Both univariable and multivariable linear regression analyses were calculated to demonstrate the relationship between the Lp-PLA2 value and tested variables. We have built the optimal multivariable model from preselected variables (potential predictors) such as gender, systolic blood pressure, LDL-C, HbA1c, TG, body fat percentage, and visceral fat percentage, among others. Multicollinearity was assessed using variance inflation factors (VIFs). Hat values were used to investigate leveraging observations. The best model was obtained using stepwise (backward/forward) regression with Bayesian information criterion (BIC) as a target. The R2 was used to evaluate the goodness-of-fit for the final model. Validation was performed using the bootstrap method with 1000 replications.

The sample size was calculated based on our previous research, and it was powered to have a 90% chance of detecting a 15% difference in fibrin clot properties between the analyzed groups using a p-value of 0.05.19 To deliver that level of statistical power, at least 23 patients in each group were required.

All statistical tests were two-sided. A value of p < 0.05 was considered statistically significant.

All statistical analyses were calculated using Statistica v. 12.0 PL (StatSoft Polska, Kraków, Poland) and R 4.1.1 software (R Foundation for Statistical Computing, Vienna, Austria).

Results

Demographics and clinical description

The final analysis included 74 patients (49 (66.22%) males and 25 (33.78%) females) with both ASCVD and T2D (Table 1). The ages ranged from 47 to 85 years, and the female population was, on average, older than the male population (Table 1).

All subjects had a very high CV risk (e.g., T2D, obesity, hypertension, hyperlipidemia, and CAD), including 30 (40.6%) patients with a history of previous myocardial infarction (MI). There was no statistically significant difference between genders regarding risk factors and medical history, except for higher values in waist circumference in the male population. However, waist circumference did not correlate with Lp-PLA2 and was not an independent risk factor for increased Lp-PLA2 mass. However, despite a higher percentage of body fat (%) in the women subgroup, they had a lower concentration of Lp-PLA2. In contrast, male patients had higher values of visceral fat (%).
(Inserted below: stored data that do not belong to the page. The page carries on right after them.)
[src/rtl/cakb_pkg.sv]
// ----------------------------------------------------------------------------
// cakb_pkg: shared types and constants of the clipped alpha-key blit
// Field widths, register indexes, the configuration struct and the dimension cap.
// ----------------------------------------------------------------------------
package cakb_pkg;

	localparam int MAX_DIM = 4096;
	localparam int DIM_W   = 13;
	localparam int POS_W   = 14;
	localparam int COORD_W = 12;
	localparam int ADDR_W  = 24;
	localparam int PIXEL_W = 32;
	localparam int ALPHA_W = 8;
	localparam int CFG_W   = 14;
	localparam int IDX_W   = 3;

	localparam logic [DIM_W-1:0] DIM_MAX   = DIM_W'(MAX_DIM);
	localparam logic [DIM_W-1:0] DIM_RESET = DIM_W'(1);
	localparam logic [ALPHA_W-1:0] KEY_RESET = 8'hff;

	typedef enum logic [IDX_W-1:0] {
		REG_DST_WIDTH  = 3'd0,
		REG_DST_HEIGHT = 3'd1,
		REG_SRC_WIDTH  = 3'd2,
		REG_SRC_HEIGHT = 3'd3,
		REG_POS_X      = 3'd4,
		REG_POS_Y      = 3'd5,
		REG_KEY_ALPHA  = 3'd6
	} reg_index_t;

	typedef struct packed {
		logic [DIM_W-1:0]   dst_width;
		logic [DIM_W-1:0]   dst_height;
		logic [DIM_W-1:0]   src_width;
		logic [DIM_W-1:0]   src_height;
		logic [POS_W-1:0]   pos_x;
		logic [POS_W-1:0]   pos_y;
		logic [ALPHA_W-1:0] key_alpha;
	} cfg_t;

	function automatic logic [DIM_W-1:0] cap_dim(input logic [DIM_W-1:0] v);
		return (v > DIM_MAX) ? DIM_MAX : v;
	endfunction

endpackage
==> config.mk <==
export PLATFORM = sky130hd
export DESIGN_NAME = spd_ram
export DESIGN_NICKNAME = d
export VERILOG_FILES = /design/src/spd_ram.sv
export SDC_FILE = /design/constraint.sdc
export NUM_CORES = 1
export LEC_CHECK = 0
export BUFFER_PORTS_ARGS = -buffer_cell sky130_fd_sc_hd__buf_4
export CAP_MARGIN = 5
export CORE_MARGIN = 2
export CORE_UTILIZATION = 30
export DETAILED_ROUTE_END_ITERATION = 7
export PLACE_DENSITY_LB_ADDON = 0.15
export SLEW_MARGIN = 5
export SYNTH_ARGS = -nofsm -noshare
export SYNTH_HDL_FRONTEND = slang
export SYNTH_SLANG_ARGS = --single-unit
export TNS_END_PERCENT = 50
==> constraint.sdc <==
create_clock -name clk -period 2.3 [get_ports clk]
set_clock_uncertainty 0.2 [all_clocks]
set_input_delay 0.46 -clock clk [delete_from_list [all_inputs] [get_ports clk]]
set_output_delay 0.46 -clock clk [all_outputs]
set_load 0.005 [all_outputs]
[src/design/rhsi_pkg.sv]
// ----------------------------------------------------------------------------
// rhsi_pkg
// Shared types and constants for the RGB to HSI converter.
// ----------------------------------------------------------------------------
package rhsi_pkg;

    localparam int COMP_W   = 8;
    localparam int FRAC_W   = 6;
    localparam int HUE_W    = 15;
    localparam int SAT_W    = 13;
    localparam int INT_W    = 14;
    localparam int ANG_FRAC = 20;
    localparam int STEPS    = 26;
    localparam int VEC_W    = 44;
    localparam int ZW       = 30;
    localparam int SUM_W    = COMP_W + 2;
    localparam int NUM_W    = SUM_W + 7 + FRAC_W + 1;
    localparam int QDEPTH   = 4;

    localparam logic [30:0] SQRT3_Q30 = 31'd1859775393;

    typedef struct packed {
        logic             gray;
        logic             neg_x;
        logic             b_gt_g;
        logic [COMP_W:0]  xmag;
        logic [COMP_W-1:0] dmag;
        logic [SUM_W-1:0] sum;
        logic [COMP_W-1:0] mn;
    } item_t;

    typedef struct packed {
        logic             gray;
        logic             neg_x;
        logic             b_gt_g;
        logic [SUM_W-1:0] sum;
        logic [COMP_W-1:0] mn;
    } tag_t;

    function automatic logic [ZW-1:0] atan_deg(input logic [4:0] i);
        logic [ZW-1:0] v;
        begin
            unique case (i)
                5'd0: v = 30'd47185920;
                5'd1: v = 30'd27855475;
                5'd2: v = 30'd14718068;
                5'd3: v = 30'd7471121;
                5'd4: v = 30'd3750058;
                5'd5: v = 30'd1876857;
                5'd6: v = 30'd938658;
                5'd7: v = 30'd469357;
                5'd8: v = 30'd234682;
                5'd9: v = 30'd117342;
                5'd10: v = 30'd58671;
                5'd11: v = 30'd29335;
                5'd12: v = 30'd14668;
                5'd13: v = 30'd7334;
                5'd14: v = 30'd3667;
                5'd15: v = 30'd1833;
                5'd16: v = 30'd917;
                5'd17: v = 30'd458;
                5'd18: v = 30'd229;
                5'd19: v = 30'd115;
                5'd20: v = 30'd57;
                5'd21: v = 30'd29;
                5'd22: v = 30'd14;
                5'd23: v = 30'd7;
                5'd24: v = 30'd4;
                5'd25: v = 30'd2;
                default: v = '0;
            endcase
            return v;
        end
    endfunction

endpackage

[src/design/rhsi_queue.sv]
// ----------------------------------------------------------------------------
// rhsi_queue
// Short FIFO between front and back; the back always drains it.
// ----------------------------------------------------------------------------
module rhsi_queue
    import rhsi_pkg::*;
(
    input  logic  clk,
    input  logic  rst_n,
    input  logic  push,
    input  item_t din,
    output logic  pop_valid,
    output item_t dout
);

    item_t mem [QDEPTH];
    logic [1:0] wp_reg;
    logic [1:0] rp_reg;
    logic [2:0] cnt_reg;
    logic       valid_reg;
    item_t      dout_reg;

    always_ff @(posedge clk or negedge rst_n)
    begin
        if (!rst_n)
        begin
            wp_reg    <= '0;
            rp_reg    <= '0;
            cnt_reg   <= '0;
            valid_reg <= 1'b0;
        end
        else
        begin
            if (push)
                wp_reg <= wp_reg + 2'd1;
            if (cnt_reg != 3'd0)
                rp_reg <= rp_reg + 2'd1;
            cnt_reg   <= cnt_reg + 3'(push) - 3'(cnt_reg != 3'd0);
            valid_reg <= cnt_reg != 3'd0;
        end
    end

    always_ff @(posedge clk)
    begin
        if (push)
            mem[wp_reg] <= din;
        dout_reg <= mem[rp_reg];
    end

    assign pop_valid = valid_reg;
    assign dout      = dout_reg;

endmodule

[config.mk]
export PLATFORM = sky130hd
export DESIGN_NAME = rhsi_queue
export DESIGN_NICKNAME = d
export VERILOG_FILES = /design/src/design/rhsi_pkg.sv /design/src/design/rhsi_queue.sv
export SDC_FILE = /design/constraint.sdc
export NUM_CORES = 1
export LEC_CHECK = 0
export ABC_CLOCK_PERIOD_IN_PS = 2400
export BUFFER_PORTS_ARGS = -buffer_cell sky130_fd_sc_hd__buf_2
export CAP_MARGIN = 20
export CORE_UTILIZATION = 34
export DETAILED_ROUTE_END_ITERATION = 10
export GPL_ROUTABILITY_DRIVEN = 0
export PLACE_DENSITY_LB_ADDON = 0.1
export SLEW_MARGIN = 20
export SYNTH_ARGS = -nofsm -noshare
export SYNTH_HDL_FRONTEND = slang
export SYNTH_SLANG_ARGS = --single-unit
[constraint.sdc]
create_clock -name clk -period 2.4 [get_ports clk]
set_input_delay 0.12 -clock clk [delete_from_list [all_inputs] [get_ports clk]]
set_output_delay 0.12 -clock clk [all_outputs]
set_load 0.01 [all_outputs]
* Yosys cells after proc, flatten, opt, wreduce, memory -nomap -nowiden
Memory sizes are Yosys's and may differ from the RTL's. A register that Yosys moved wholly into a read port is not among the register bits. Cells that the tools add are included.
Storage, ports and cells: register bits 8, memory bits (writable) 152, input port bits 41, output and inout port bits 39, logic and storage cells 12, memories 1
Memory list:
- mem | words 4, width 38, rd ports 1, clocked after memory_dff 1, write ports 1, line rhsi_queue.sv:16 | item_t mem [QDEPTH];
Cells by class: $add $sub $neg 4, muxes and demuxes 2, reduce and logical (&&, ||, !) cells 1
Operator list (number):
- adder 2 x 1 -> 2 bit (second input constant) | 2
- adder 3 x 1 -> 3 bit | 1
- nonzero test 3 bit | 1
- subtractor 3 x 1 -> 3 bit | 1
- 2-to-1 mux 1 bit | 2

* Logic depth before layout (Yosys ltp)
word-level depth 2, depth in mapped cells 7

* Worst setup path after synthesis
No wires, ideal clock.
path kind register to register, start point register cnt_reg[1], end point register cnt_reg[2], setup time 123 ps, data arrival time 1890 ps, required time 2277 ps, slack 388 ps, cell stages (with the launch flop) 8, buffers on the path 0, clock period less this slack 2012 ps, path through dfrtp_1 or3_1 ha_1 inv_1 ha_1 fa_1 xnor2_1 xnor2_1
Between the ends: word-level cells in the longest chain between the ends 2
RTL lines:
- start, declared | line rhsi_queue.sv:19 | logic [2:0] cnt_reg;
- start signal, assigned | line rhsi_queue.sv:38 | cnt_reg <= cnt_reg + 3'(push) - 3'(cnt_reg != 3'd0);
- adder 3 x 1 -> 3 bit / nonzero test 3 bit (equally long branches) | line rhsi_queue.sv:38
- subtractor 3 x 1 -> 3 bit * | line rhsi_queue.sv:38
Every way passes the cells marked *; elsewhere a longest branch is shown, timed or not. A chain may end at the register's enable or synchronous reset.

* Worst setup path in the final report
Same ends and word-level chain as after synthesis.

==> implementation parameters <==
Parameter                              Value

Global routing
  Vias in the first global route    3196
  Initial antenna violation count    0
  Overall routing resource usage    0.124
  Global-route wire length before repair    17.8 mm
  Pin count of the biggest net entering global routing    39
  Global route overflow    0

Synth
  Sequential share of the synthesized area    0.824
  Mapped Nets    319
  Cell area after synthesis    6700 um2
  Post-synthesis area per instance    24.7 um2
  Number of distinct library cell variants in the gate-level netlist after synthesis    18
  Synth warnings    0
  Post-Synthesis Cells    271
  Yosys reg bits    198

Layout
  Number of nets in the layout    455
  Fraction of layout instances using a drive strength above 1    0.376
  Multi-input combinational cell area    1050 um2
  Leading cell types in the layout, fill and taps excluded    152 x edfxtp_1, 79 x buf_2, 40 x dlygate4sd3_1
  Max reg flops    152
  Antenna fix cells    0
  Layout overhead on the synthesized area    25.5%
  Sequential cell area in the final layout    5530 um2
  Most common library cell in the layout ignoring fill and taps    edfxtp_1
  Filler cells    1700
  Layout Cells excl Fill    680

Timing
  Share of the cycle needed by the critical path after routing    0.876
  Max Clock Freq    476 MHz
  Endpoints failing hold    0
  Setup repair after global routing missed its margin    false
  Least-Margin Pin Slew    0.571 ns
  Final setup violation count    0
  Final max-slew violation count    0
  Largest clock skew in the final design    0.00958 ns
  Setup TNS    0 ns
  Normalized max-slew margin    0.620
  Minimum period implied by the final worst setup slack    2.10 ns

Clocking
  Clock transition at path regs    0.07 ns
  TritonCTS clock tree    built
  Buffers inserted by post-CTS timing repair    0
  CTS HTree Levels    4
  Number of clock buffers inserted by TritonCTS    17
  Count of clock tree sinks    198
  Bufs on Longest Clock Path    2
  Clock insertion delay at the later pin of the skew report    0.42 ns
  CTS Root Cell    clkbuf_16

Detailed routing
  DRC violation count after routing    0
  Post-detailed-routing wire length    11.7 mm
  Pre-antenna DRT Iters    4
  Initial detailed-routing violation count    82
  Post-DRT Antenna Nets    0
  DR vias    2973
  Routed wire per std cell    17.1 um
  Detail-routed via count per cell    4.37

Pwr
  Share of total power in the clock network    0.271
  Net switching power of the design    0.00271 W
  Power Internal    0.00740 W
  Switching Share    0.268
  Worst IR Drop VDD    0.000630 V
  Power Total    0.0101 W
  Combinational share of power    0.238
  Share of power burned in registers    0.490
  Cell area power density    1200 nW/um2
  Leakage power    2.97 nW

Status
  Status    completed

Worst hold path
  Class of the tightest hold or removal check    in2async

Floorplan
  Initial standard-cell utilization of the core    0.353
  Die span in y    142 um
  Floorplan Core Area    19000 um2
  Boundary pin count    80
  Die footprint    20300 um2
  Cell Rows    50
  Horizontal extent of the die    142 um

Critical path
  Category of the worst setup path capture point    flip-flop
  CP Launch Type    flip-flop
  Crit Path Max Fanout    3
  Delay of the slowest cell on the worst path    0.43 ns
  Required time of the critical path    2.74 ns
  Path type of the worst setup path    reg2reg
  Crit Reg-Reg Startpoint    cnt_reg[1]
  Critical path startpoint    cnt_reg[1]
  Sequence of cells on the critical path    or3_1 -> ha_1 -> inv_1 -> ha_1 -> fa_1 -> xnor2_1 -> xnor2_1
  Highest-delay cell along the critical path    or3_1
  Data arrival time of the worst path    2.44 ns

Job
  Number of max-capacitance violations reported    0

Place
  Placed instance count    608
  Placed wire-length estimate    6.52 mm
  Number of port buffers    79
layout make-up:
| type | count | area share |
|---|---|---|
| multi-input cells | 58 | 0.124 |
| clock buffers | 20 | 0.0519 |
| inverters | 6 | 0.00268 |
| clock inverters | 12 | 0.0155 |
| repair buffers | 126 | 0.110 |
| well taps | 260 | 0.0387 |
| flip-flops and latches | 198 | 0.657 |
metal layers:
layer / routed length (um) / up-vias / GRT usage
li1: - / 1367 / -
met5: 0 / - / 0
met2: 5950 / 52 / 0.211
met4: 86 / 0 / 0.0441
met3: 472 / 6 / 0.0400
met1: 5140 / 1548 / 0.148
path summary, 6_finish.rpt:
check,slack (ns),endpoint,cells after the start
min reg2reg,0.55,wp_reg[0],1
max reg2reg,0.30,cnt_reg[2],7
min in group clk,0.45,mem[0][14],2
min,0.06,cnt_reg[2],2
max,0.30,cnt_reg[2],7
max in group asynchronous,2.15,rp_reg[0],2
synthesized netlist by cell type, drive strengths merged:
library cell / number / share of area
o31ai: 1 / 0.0011
o21ai: 1 / 0.00075
buf: 9 / 0.017
xnor2: 3 / 0.0039
dfxtp: 38 / 0.11
fa: 1 / 0.0030
or3: 1 / 0.00093
inv: 6 / 0.0034
ha: 6 / 0.011
dfrtp: 8 / 0.030
edfxtp: 152 / 0.68
nand2: 1 / 0.00056
xor2: 2 / 0.0026
and2: 4 / 0.0037
mux4: 38 / 0.13
what timing repair did:
item                      in CTS  in global routing
hold endpoints to repair     162                  0
hold buffers                  40                  0
resized for setup              0                  0
power groups by stage:
stage                     logic, W  clock network, W  registers (W)
after detailed placement   0.00245                 0        0.00506
after global routing       0.00264           0.00295        0.00506
after CTS                  0.00251           0.00283        0.00499
after floorplan            0.00153                 0        0.00510
after global placement     0.00243                 0        0.00504
final                      0.00241           0.00274        0.00496
logic make-up (layout without fill, tap and decap cells):
| family | count (synthesis) | after routing | synth area share |
|---|---|---|---|
| xor gates and xnor gates | 5 | 5 | 0.00653 |
| AOI/OAI and AO/OA | 2 | 2 | 0.00187 |
| buffers and inverters | 15 | 164 | 0.0203 |
| DFF | 198 | 198 | 0.824 |
| adders and majority gates | 7 | 7 | 0.0142 |
| and+or+nand+nor | 6 | 6 | 0.00523 |
| muxes | 38 | 38 | 0.128 |
per-stage QoR:
step                      hold WS, ns   util  area [um2]  worst slack [ns]
after floorplan                -0.176      -        6700             0.388
after CTS                      0.0429  0.443        8420             0.281
after global routing           0.0739  0.443        8420             0.196
after global placement        -0.0333  0.392        7450             0.347
after detailed placement      -0.0242  0.392        7450             0.296
final                          0.0616  0.443        8420             0.298
critical path: cells and delay by family (launching register included):
family | cells | cell delay [ns]
flops | 1 | 0.39
xor+xnor | 2 | 0.31
simple gates | 1 | 0.43
buf+inv | 1 | 0.04
fa+ha+maj | 3 | 0.85
(Power assumes the default switching activity.)
[src/design/rhsi_front.sv]
// ----------------------------------------------------------------------------
// rhsi_front
// Accepts pixels and classifies them: gray test, chroma vector, sum, min.
// ----------------------------------------------------------------------------
module rhsi_front
    import rhsi_pkg::*;
(
    input  logic              clk,
    input  logic              rst_n,
    input  logic              take,
    input  logic [COMP_W-1:0] red,
    input  logic [COMP_W-1:0] green,
    input  logic [COMP_W-1:0] blue,
    output logic              item_valid,
    output item_t             item
);

    logic        valid_reg;
    item_t       item_reg;
    item_t       item_next;
    logic signed [COMP_W+2:0] xs;
    logic [COMP_W-1:0] m0;

    always_comb
    begin
        xs = $signed({2'b00, red, 1'b0}) - $signed({3'b000, green})
             - $signed({3'b000, blue});
        m0 = (green < red) ? green : red;
        item_next.gray   = (red == green) && (green == blue);
        item_next.neg_x  = xs[COMP_W+2];
        item_next.b_gt_g = blue > green;
        item_next.xmag   = xs[COMP_W+2] ? COMP_W'(0) + (COMP_W+1)'(-xs)
                                        : (COMP_W+1)'(xs);
        item_next.dmag   = (blue > green) ? blue - green : green - blue;
        item_next.sum    = SUM_W'(red) + SUM_W'(green) + SUM_W'(blue);
        item_next.mn     = (blue < m0) ? blue : m0;
    end

    always_ff @(posedge clk or negedge rst_n)
    begin
        if (!rst_n)
            valid_reg <= 1'b0;
        else
            valid_reg <= take;
    end

    always_ff @(posedge clk)
    begin
        if (take)
            item_reg <= item_next;
    end

    assign item_valid = valid_reg;
    assign item       = item_reg;

endmodule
Finally, in both analyzed groups, visceral fat (r = −0.17, p = 0.36 in males and r = −0.1, p = 0.72 in females) and body fat (r = −0.18, p = 0.24 in males and r = −0.02, p = 0.94 in females) were not associated with Lp-PLA2 mass.

In general, the female population had higher levels of HDL-C and lower levels of TG than the male population. Moreover, treatment regimens were not significantly different between genders (Supplementary Table 1). Despite the significant difference in age between males and females, there were no significant associations between Lp-PLA2 concentration and age in both males (r = 0.19, p = 0.19) and females (r = 0.30, p = 0.14).

Lp-PLA2 and inflammatory biomarkers

Based on our research, males had, on average, higher levels of Lp-PLA2 in the plasma than females (Table 2, Figure 1). Male gender positively correlated with the levels of Lp-PLA2 (r = 0.31, p = 0.006), and Lp-PLA2 was positively associated with IL-6 (r = 0.27, p = 0.019), creatinine level (r = 0.29, p = 0.03) and TG (r = 0.41, p = 0.002).

Interestingly, no differences were observed in the majority of analyzed inflammatory biomarkers (myeloperoxidase, IL-6, oxLDL, TNF-α, and hsCRP) between both genders, except for Lp-PLA2 (Table 2).

Finally, the presented multivariate model showed that female gender (decreasing Lp-PLA2 mass) and TG (increasing Lp-PLA2 mass) were independent predictors of Lp-PLA2 concentration (Table 3).

PUFA and Lp-PLA2

The PUFA concentrations did not differ between genders except for arachidic acid with linoleic acid (C20+C18:3(n-6)) concentration, which was higher in the female group (Supplementary Table 2). In the female population, there was a negative correlation between arachidonic acid (AA) and Lp-PLA2 mass (r = −0.53, p = 0.007). In contrast, the male subgroup did not show a significant correlation between AA and Lp-PLA2 mass. The correlations between PUFA plasma concentrations and the Lp-PLA2 mass are presented in Table 4.

Discussion

The main objective of this study was to determine the intergender differences in Lp-PLA2 levels in a very high CV risk population. We have demonstrated that the plasma mass levels of Lp-PLA2 were significantly higher in males compared to females in patients with both ASCVD and T2D. To the best of our knowledge, our study is the first to describe gender-related differences in plasma Lp-PLA2 levels in the analyzed patient population.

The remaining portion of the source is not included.